ANo heat flows in or out — the constant temperature means the thermal energy is unchanged
BHeat flows into the gas from the reservoir, supplying the energy for the work done by the expanding gas
CThe internal energy increases because the gas now occupies a larger volume
DThe gas does work on the surroundings and its temperature drops, requiring external heating only to compensate
For an ideal gas, internal energy U depends only on temperature. Since T is constant (isothermal), ΔU = 0. The first law then gives Q = W: every joule of work the gas does on its surroundings must be supplied as heat from the reservoir. The most common misconception — option A — confuses 'temperature stays constant' with 'no heat flows.' The reservoir continuously supplies heat precisely to keep the temperature from dropping as the gas does work.
Question 2 Multiple Choice
On a PV diagram, what shape does an isothermal process trace for an ideal gas, and why?
AA horizontal line, because pressure is held constant during an isothermal process
BA vertical line, because volume doesn't change at constant temperature
CA hyperbola, because PV = nRT = constant means P and V vary inversely
DA straight line with negative slope, because pressure decreases as volume increases
The ideal gas law PV = nRT. With T fixed, PV = constant, which is the equation of a hyperbola (P = C/V). As volume increases, pressure decreases, but their product stays the same. A horizontal line would be an isobaric (constant pressure) process; a vertical line would be an isochoric (constant volume) process. The hyperbolic isotherm is distinct from both.
Question 3 True / False
An isothermal process requires the system to be thermally isolated from its surroundings to prevent heat exchange from changing the temperature.
TTrue
FFalse
Answer: False
False — this is the opposite of what is required. An isothermal process demands continuous thermal contact with a heat reservoir. When the gas expands and does work, heat must flow in from the reservoir to prevent the temperature from dropping.

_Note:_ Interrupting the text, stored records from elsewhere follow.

$ cat src/pmc_global_ctrl.sv
// counters, fixed/global control, overflow status and precise sampling
// assumes event sources and model-register port share CLOCK
`timescale 1ns/1ns
module pmc_global_ctrl (
    input wire logic CLOCK,
    input wire logic SRST,
    input wire logic MSR_REQ,
    input wire logic MSR_WE,
    input wire logic [11:0] MSR_ADDR,
    input wire logic [63:0] MSR_WDATA,
    output logic MSR_ACK,
    output logic MSR_FAULT,
    output logic [63:0] MSR_RDATA,
    input wire logic CPL_ZERO,
    input wire logic [2:0] FIX_EVENT,
    input wire logic GEN_EV_VALID,
    input wire logic [7:0] GEN_EV_CODE,
    input wire logic [7:0] GEN_EV_UMASK,
    input wire logic [1:0] GEN_EV_QKIND,
    input wire logic [3:0] GEN_EV_QUAL,
    input wire logic GEN_EV_RETIRED,
    input wire logic SAMPLE_BOUNDS_OK,
    input wire logic SAMPLE_BUF_FILLED,
    output logic SAMPLE_STORE,
    output logic OVF_IRQ
);

    localparam int CW = pmc_pkg::CW;
    localparam int NGEN = pmc_pkg::NGEN;
    localparam int NCNT = pmc_pkg::NCNT;

    // ****************************************
    // helpers
    // ****************************************
    function automatic logic [11:0] cnt_addr(input int k);
        if (k < NGEN) begin
            cnt_addr = pmc_pkg::A_GEN_BASE + 12'(k);
        end else begin
            cnt_addr = pmc_pkg::A_FIX_BASE + 12'(k - NGEN);
        end
    endfunction

    function automatic logic is_ret(input logic [7:0] code, input logic [7:0] um);
        is_ret = (code == pmc_pkg::EV_ITLB_RET && um == pmc_pkg::UM_ITLB_RET)
            || (code == pmc_pkg::EV_LOAD_RET
            && um inside {pmc_pkg::UM_L1D_MISS, pmc_pkg::UM_L1D_LINE,
            pmc_pkg::UM_L2_MISS, pmc_pkg::UM_L2_LINE, pmc_pkg::UM_DTLB_MISS});
    endfunction

    // one qualifier kind per event; nibble is umask bits 11:8
    function automatic logic qual_ok(input logic [1:0] kind, input logic [3:0] um,
        input logic [3:0] q);
        case (pmc_pkg::pmc_qual_e'(kind))
            pmc_pkg::QK_NONE: qual_ok = 1'b1;
            pmc_pkg::QK_MESI: qual_ok = |(um & q);
            pmc_pkg::QK_RESP: begin
                // bit 10 reserved, never matches
                qual_ok = (um[pmc_pkg::UM_MOD_HIT - 8] & q[pmc_pkg::UM_MOD_HIT - 8])
                    | (um[pmc_pkg::UM_HIT - 8] & q[pmc_pkg::UM_HIT - 8])
                    | (um[pmc_pkg::UM_CLEAN - 8] & q[pmc_pkg::UM_CLEAN - 8]);
            end
            pmc_pkg::QK_TYPE: begin
                qual_ok = (um[pmc_pkg::UM_TO_INV - 8] & q[pmc_pkg::UM_TO_INV - 8])
                    | (um[pmc_pkg::UM_TO_SHR - 8] & q[pmc_pkg::UM_TO_SHR - 8]);
            end
            default: qual_ok = 1'b0;
        endcase
    endfunction

    // ****************************************
    // state
    // ****************************************
    logic [CW-1:0] cnt_reg [NCNT];
    logic [31:0] sel_reg [NGEN];
    logic [11:0] fc_reg;
    logic [63:0] en_reg;
    logic [63:0] st_reg;
    logic [63:0] st_next;
    logic [63:0] st_set;
    logic [63:0] st_clr;
    logic smp_en_reg;
    logic [CW-1:0] reload_reg;
    pmc_pkg::pmc_samp_e smp_reg;
    pmc_pkg::pmc_samp_e smp_next;
    logic [NCNT-1:0] inc;
    logic [NCNT-1:0] wrap;
    logic [NCNT-1:0] cnt_wr;
    logic msr_wr;
    logic upper_bad;
    logic cnt_hit;
    logic fault_now;
    logic cfg_wr;
    logic ovf_wr;
    logic smp_fire;
    logic smp_store_now;
    logic irq_now;
    logic [63:0] rd_data;

    assign msr_wr = MSR_REQ & MSR_WE;
    assign upper_bad = |MSR_WDATA[63:CW];
    assign ovf_wr = msr_wr & (MSR_ADDR == pmc_pkg::A_OVF_CLR);
    assign cfg_wr = msr_wr & !fault_now & (MSR_ADDR == pmc_pkg::A_FIXCTL
        || MSR_ADDR == pmc_pkg::A_GLB_EN || MSR_ADDR == pmc_pkg::A_SMP_EN
        || MSR_ADDR == pmc_pkg::A_SEL_BASE || MSR_ADDR == pmc_pkg::A_SEL_BASE + 12'h001);

    // ****************************************
    // count qualification
    // ****************************************
    always_comb begin
        for (int i = 0; i < NGEN; i++) begin
            inc[i] = sel_reg[i][pmc_pkg::ES_EN] & en_reg[pmc_pkg::ST_GEN_LSB + i]
                & ((CPL_ZERO & sel_reg[i][pmc_pkg::ES_OS])
                | (!CPL_ZERO & sel_reg[i][pmc_pkg::ES_USR]))
                & GEN_EV_VALID & (GEN_EV_CODE == sel_reg[i][7:0])
                & (GEN_EV_QKIND == 2'(pmc_pkg::QK_NONE)
                ? GEN_EV_UMASK == sel_reg[i][15:8]
                : GEN_EV_UMASK[7:4] == sel_reg[i][15:12])
                & qual_ok(GEN_EV_QKIND, sel_reg[i][11:8], GEN_EV_QUAL)
                & (!is_ret(sel_reg[i][7:0], sel_reg[i][15:8])
                || (i == 0 && GEN_EV_RETIRED));
        end
        for (int j = 0; j < pmc_pkg::NFIX; j++) begin
            // fixed counters read only their control nibble
            inc[NGEN + j] = FIX_EVENT[j] & en_reg[pmc_pkg::ST_FIX_LSB + j]
                & ((CPL_ZERO & fc_reg[j * pmc_pkg::FC_W + pmc_pkg::FC_RING0])
                | (!CPL_ZERO & fc_reg[j * pmc_pkg::FC_W + pmc_pkg::FC_RINGN]));
        end
        for (int k = 0; k < NCNT; k++) begin
            wrap[k] = inc[k] & (&cnt_reg[k]);
            cnt_wr[k] = msr_wr & (MSR_ADDR == cnt_addr(k)) & !upper_bad;
        end
    end

    // ****************************************
    // counters
    // ****************************************
    always_ff @(posedge CLOCK) begin
        for (int k = 0; k < NCNT; k++) begin
            if (SRST) begin
                cnt_reg[k] <= '0;
            end else if (cnt_wr[k]) begin
                cnt_reg[k] <= MSR_WDATA[CW-1:0];
            end else if (k == 0 && smp_store_now) begin
                cnt_reg[k] <= reload_reg;
            end else if (inc[k]) begin
                cnt_reg[k] <= cnt_reg[k] + 1'b1;
            end
        end
    end

    // ****************************************
    // control registers
    // ****************************************
    always_ff @(posedge CLOCK) begin
        if (SRST) begin
            fc_reg <= '0;
            en_reg <= pmc_pkg::RST_ZERO;
            smp_en_reg <= 1'b0;
            reload_reg <= '0;
            for (int i = 0; i < NGEN; i++) begin
                sel_reg[i] <= '0;
            end
        end else if (msr_wr) begin
            if (MSR_ADDR == pmc_pkg::A_FIXCTL) begin
                fc_reg <= MSR_WDATA[11:0];
            end
            if (MSR_ADDR == pmc_pkg::A_GLB_EN) begin
                en_reg <= MSR_WDATA & pmc_pkg::EN_MASK;
            end
            if (MSR_ADDR == pmc_pkg::A_SMP_EN) begin
                smp_en_reg <= MSR_WDATA[0];
            end
            if (MSR_ADDR == pmc_pkg::A_RELOAD && !upper_bad) begin
                reload_reg <= MSR_WDATA[CW-1:0];
            end
            for (int i = 0; i < NGEN; i++) begin
                if (MSR_ADDR == pmc_pkg::A_SEL_BASE + 12'(i)) begin
                    sel_reg[i] <= MSR_WDATA[31:0];
                end
            end
        end
    end

    // ****************************************
    // precise sampling on general counter zero
    // ****************************************
    assign smp_fire = (smp_reg == pmc_pkg::SMP_ARMED) & inc[0];
    assign smp_store_now = smp_fire & SAMPLE_BOUNDS_OK;

    always_comb begin
        smp_next = smp_reg;
        case (smp_reg)
            pmc_pkg::SMP_IDLE: begin
                if (wrap[0] && smp_en_reg) begin
                    smp_next = pmc_pkg::SMP_ARMED;
                end
            end
            pmc_pkg::SMP_ARMED: begin
                // failed bounds check drops the sample too
                if (smp_fire || !smp_en_reg) begin
                    smp_next = pmc_pkg::SMP_IDLE;
                end
            end
            default: smp_next = pmc_pkg::SMP_IDLE;
        endcase
    end

    always_ff @(posedge CLOCK) begin
        if (SRST) begin
            smp_reg <= pmc_pkg::SMP_IDLE;
            SAMPLE_STORE <= 1'b0;
        end else begin
            smp_reg <= smp_next;
            SAMPLE_STORE <= smp_store_now;
        end
    end

    // ****************************************
    // overflow status, set beats clear
    // ****************************************
    always_comb begin
        st_set = '0;
        st_set[pmc_pkg::ST_GEN_LSB +: NGEN] = wrap[NGEN-1:0];
        st_set[pmc_pkg::ST_FIX_LSB +: pmc_pkg::NFIX] = wrap[NCNT-1:NGEN];
        st_set[pmc_pkg::ST_BUF_FULL] = SAMPLE_BUF_FILLED;
        st_set[pmc_pkg::ST_CHG] = cfg_wr;
        st_clr = ovf_wr ? (MSR_WDATA & pmc_pkg::ST_MASK) : '0;
        st_clr[pmc_pkg::ST_GEN_LSB] = st_clr[pmc_pkg::ST_GEN_LSB] | smp_store_now;
        st_next = (st_reg & ~st_clr) | st_set;
    end

    always_ff @(posedge CLOCK) begin
        if (SRST) begin
            st_reg <= pmc_pkg::RST_ZERO;
        end else begin
            st_reg <= st_next;
        end
    end

    // ****************************************
    // overflow interrupt to local controller
    // ****************************************
    always_comb begin
        irq_now = 1'b0;
        for (int i = 0; i < NGEN; i++) begin
            irq_now = irq_now | (wrap[i] & sel_reg[i][pmc_pkg::ES_INT]);
        end
        for (int j = 0; j < pmc_pkg::NFIX; j++) begin
            irq_now = irq_now | (wrap[NGEN + j]
                & fc_reg[j * pmc_pkg::FC_W + pmc_pkg::FC_IRQ]);
        end
    end

    always_ff @(posedge CLOCK) begin
        if (SRST) begin
            OVF_IRQ <= 1'b0;
        end else begin
            OVF_IRQ <= irq_now;
        end
    end

    // ****************************************
    // model-register port
    // ****************************************
    always_comb begin
        rd_data = '0;
        cnt_hit = 1'b0;
        for (int k = 0; k < NCNT; k++) begin
            if (MSR_ADDR == cnt_addr(k)) begin
                rd_data = {{(64 - CW){1'b0}}, cnt_reg[k]};
                cnt_hit = 1'b1;
            end
        end
        for (int i = 0; i < NGEN; i++) begin
            if (MSR_ADDR == pmc_pkg::A_SEL_BASE + 12'(i)) begin
                rd_data = {32'h0000_0000, sel_reg[i]};
            end
        end
        case (MSR_ADDR)
            pmc_pkg::A_FIXCTL: rd_data = {52'h0_0000_0000_0000, fc_reg};
            pmc_pkg::A_GLB_EN: rd_data = en_reg;
            pmc_pkg::A_STATUS: rd_data = st_reg;
            pmc_pkg::A_SMP_EN: rd_data = {63'h0, smp_en_reg};
            pmc_pkg::A_RELOAD: rd_data = {{(64 - CW){1'b0}}, reload_reg};
            default: ;
        endcase
        // unmapped, read-only status, write-only clear, wide counter or reload data
        fault_now = 1'b0;
        if (!cnt_hit && !(MSR_ADDR inside {pmc_pkg::A_FIXCTL, pmc_pkg::A_GLB_EN,
            pmc_pkg::A_STATUS, pmc_pkg::A_OVF_CLR, pmc_pkg::A_SMP_EN,
            pmc_pkg::A_RELOAD, pmc_pkg::A_SEL_BASE, pmc_pkg::A_SEL_BASE + 12'h001})) begin
            fault_now = 1'b1;
        end else if (MSR_WE && MSR_ADDR == pmc_pkg::A_STATUS) begin
            fault_now = 1'b1;
        end else if (!MSR_WE && MSR_ADDR == pmc_pkg::A_OVF_CLR) begin
            fault_now = 1'b1;
        end else if (MSR_WE && (cnt_hit || MSR_ADDR == pmc_pkg::A_RELOAD) && upper_bad) begin
            fault_now = 1'b1;
        end
    end

    always_ff @(posedge CLOCK) begin
        if (SRST) begin
            MSR_ACK <= 1'b0;
            MSR_FAULT <= 1'b0;
            MSR_RDATA <= '0;
        end else begin
            MSR_ACK <= MSR_REQ;
            MSR_FAULT <= MSR_REQ & fault_now;
            MSR_RDATA <= (MSR_REQ && !MSR_WE && !fault_now) ? rd_data : '0;
        end
    end
endmodule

If the system were thermally isolated (adiabatic), temperature would fall during expansion. Thermal isolation is the definition of an adiabatic process, not an isothermal one.
Question 4 True / False
For an ideal gas in an isothermal expansion, the magnitude of heat absorbed by the gas equals the magnitude of work done by the gas.
TTrue
FFalse
Answer: True
True. For an ideal gas, ΔU = 0 in any isothermal process because internal energy depends only on temperature (T = constant). The first law ΔU = Q − W then gives 0 = Q − W, so Q = W. Every joule of work output is matched by a joule of heat input from the reservoir. This makes isothermal processes perfectly efficient at converting heat to work within the process — though the Carnot efficiency limits apply to any full cycle.
Question 5 Short Answer
Why doesn't the temperature of an ideal gas drop when it expands isothermally and does work on the surroundings? What prevents the cooling?
Think about your answer, then reveal below.

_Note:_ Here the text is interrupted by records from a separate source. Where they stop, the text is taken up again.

<file path="config.mk">
export PLATFORM = sky130hd
export DESIGN_NAME = scr_core
export DESIGN_NICKNAME = d
export VERILOG_FILES = /design/src/hw/scr_core.v /design/src/hw/scr_fifo.v
export VERILOG_INCLUDE_DIRS = /design/src /design/src/hw
export SDC_FILE = /design/constraint.sdc
export NUM_CORES = 1
export LEC_CHECK = 0
export BUFFER_PORTS_ARGS = -buffer_cell sky130_fd_sc_hd__buf_4
export CORE_MARGIN = 4
export CORE_UTILIZATION = 61
export DETAILED_ROUTE_END_ITERATION = 10
export GPL_TIMING_DRIVEN = 0
export PLACE_DENSITY = 0.83
export SLEW_MARGIN = 25
export SYNTH_ARGS = -nofsm -noshare
export SYNTH_HDL_FRONTEND = slang
export SYNTH_SLANG_ARGS = --single-unit
</file>
<file path="constraint.sdc">
create_clock -name clk -period 3.1 [get_ports clk]
set_clock_uncertainty 0.1 [all_clocks]
set_input_delay 0.155 -clock clk [delete_from_list [all_inputs] [get_ports clk]]
set_output_delay 0.155 -clock clk [all_outputs]
set_load 0.01 [all_outputs]
</file>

Model answer: In a free expansion (no contact with a reservoir), the temperature of an ideal gas actually stays constant too — because ideal gas internal energy depends only on T, not volume. But in a quasi-static isothermal process against external pressure, the gas does real work, which would normally lower the kinetic energy of molecules and cool the gas. A heat reservoir in thermal contact continuously supplies heat Q = W to replace that energy, maintaining constant temperature. Without the reservoir, the process cannot be truly isothermal.

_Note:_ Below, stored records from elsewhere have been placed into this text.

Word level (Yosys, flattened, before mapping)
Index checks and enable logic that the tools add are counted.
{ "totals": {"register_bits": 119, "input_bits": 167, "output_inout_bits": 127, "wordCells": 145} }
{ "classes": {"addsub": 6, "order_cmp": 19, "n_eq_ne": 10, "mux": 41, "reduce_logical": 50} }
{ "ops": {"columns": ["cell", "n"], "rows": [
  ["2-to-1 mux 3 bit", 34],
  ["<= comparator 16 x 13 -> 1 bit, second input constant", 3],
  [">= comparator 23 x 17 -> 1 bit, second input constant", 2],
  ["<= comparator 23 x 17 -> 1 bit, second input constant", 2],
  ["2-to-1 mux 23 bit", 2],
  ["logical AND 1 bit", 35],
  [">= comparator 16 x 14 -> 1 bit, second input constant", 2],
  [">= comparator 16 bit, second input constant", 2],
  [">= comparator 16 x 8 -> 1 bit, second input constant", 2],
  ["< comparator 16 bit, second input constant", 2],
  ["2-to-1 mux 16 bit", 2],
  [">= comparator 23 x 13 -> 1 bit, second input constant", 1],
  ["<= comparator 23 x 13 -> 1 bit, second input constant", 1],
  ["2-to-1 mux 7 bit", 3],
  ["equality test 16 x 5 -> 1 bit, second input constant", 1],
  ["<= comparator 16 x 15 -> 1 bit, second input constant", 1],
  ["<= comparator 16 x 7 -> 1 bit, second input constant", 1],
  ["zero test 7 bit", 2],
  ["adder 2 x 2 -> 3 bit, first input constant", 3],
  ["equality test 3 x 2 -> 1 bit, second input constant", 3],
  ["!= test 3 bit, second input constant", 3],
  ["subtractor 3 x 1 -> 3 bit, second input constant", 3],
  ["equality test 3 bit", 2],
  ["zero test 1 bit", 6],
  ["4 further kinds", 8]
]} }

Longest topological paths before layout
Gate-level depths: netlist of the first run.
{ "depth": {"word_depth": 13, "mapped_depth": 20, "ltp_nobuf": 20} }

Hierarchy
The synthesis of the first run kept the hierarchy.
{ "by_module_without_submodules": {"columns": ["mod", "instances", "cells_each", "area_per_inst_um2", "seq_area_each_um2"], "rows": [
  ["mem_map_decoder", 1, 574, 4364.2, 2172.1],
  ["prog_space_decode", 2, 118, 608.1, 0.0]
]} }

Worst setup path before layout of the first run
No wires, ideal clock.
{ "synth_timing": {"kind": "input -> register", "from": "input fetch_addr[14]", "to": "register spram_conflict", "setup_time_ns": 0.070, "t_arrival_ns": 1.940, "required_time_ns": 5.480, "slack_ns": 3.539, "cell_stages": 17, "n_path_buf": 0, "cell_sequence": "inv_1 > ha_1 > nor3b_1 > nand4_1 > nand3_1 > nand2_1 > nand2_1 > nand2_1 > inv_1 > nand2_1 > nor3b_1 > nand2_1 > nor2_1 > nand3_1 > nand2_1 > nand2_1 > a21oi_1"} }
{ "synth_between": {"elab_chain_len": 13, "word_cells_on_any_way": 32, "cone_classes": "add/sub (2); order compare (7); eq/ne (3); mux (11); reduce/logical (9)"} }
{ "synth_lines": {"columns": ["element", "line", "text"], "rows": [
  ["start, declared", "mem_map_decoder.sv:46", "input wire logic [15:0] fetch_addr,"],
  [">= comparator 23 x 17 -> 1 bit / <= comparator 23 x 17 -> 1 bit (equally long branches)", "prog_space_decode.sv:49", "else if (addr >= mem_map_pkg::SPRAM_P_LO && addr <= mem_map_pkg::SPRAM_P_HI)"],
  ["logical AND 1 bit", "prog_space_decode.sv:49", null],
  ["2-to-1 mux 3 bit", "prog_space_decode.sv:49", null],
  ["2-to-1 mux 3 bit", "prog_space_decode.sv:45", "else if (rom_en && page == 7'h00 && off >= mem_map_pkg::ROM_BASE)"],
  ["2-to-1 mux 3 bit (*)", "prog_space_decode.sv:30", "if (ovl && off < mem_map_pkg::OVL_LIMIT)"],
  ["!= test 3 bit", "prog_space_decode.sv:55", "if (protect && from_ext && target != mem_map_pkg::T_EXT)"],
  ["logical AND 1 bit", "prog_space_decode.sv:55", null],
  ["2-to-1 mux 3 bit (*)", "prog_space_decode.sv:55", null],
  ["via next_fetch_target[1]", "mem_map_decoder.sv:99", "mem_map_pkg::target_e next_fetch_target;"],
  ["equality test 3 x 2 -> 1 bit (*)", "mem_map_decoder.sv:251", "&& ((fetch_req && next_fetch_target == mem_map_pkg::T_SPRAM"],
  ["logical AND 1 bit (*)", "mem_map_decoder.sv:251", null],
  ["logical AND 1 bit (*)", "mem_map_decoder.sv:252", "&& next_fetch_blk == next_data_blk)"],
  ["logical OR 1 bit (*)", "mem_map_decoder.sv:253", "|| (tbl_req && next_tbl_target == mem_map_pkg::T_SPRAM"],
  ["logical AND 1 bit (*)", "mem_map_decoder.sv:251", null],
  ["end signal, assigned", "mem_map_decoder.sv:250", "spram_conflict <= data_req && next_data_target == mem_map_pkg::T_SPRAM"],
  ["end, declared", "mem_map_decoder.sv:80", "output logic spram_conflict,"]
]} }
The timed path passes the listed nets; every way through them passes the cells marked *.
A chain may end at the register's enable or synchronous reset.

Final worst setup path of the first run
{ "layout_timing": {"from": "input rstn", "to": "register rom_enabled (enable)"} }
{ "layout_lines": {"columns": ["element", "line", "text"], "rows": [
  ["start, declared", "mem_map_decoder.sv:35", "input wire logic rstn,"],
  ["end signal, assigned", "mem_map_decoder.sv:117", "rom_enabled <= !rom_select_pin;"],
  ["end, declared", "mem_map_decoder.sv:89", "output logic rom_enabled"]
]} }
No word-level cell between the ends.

This question targets the distinction between 'isothermal' as a constraint maintained by a reservoir versus the accidental constancy of ideal gas internal energy. The reservoir is essential for quasi-static isothermal processes that do net work. In a Joule free expansion (into vacuum), no work is done, no heat flows, and T stays constant for an ideal gas regardless — but that process is irreversible and not quasi-static.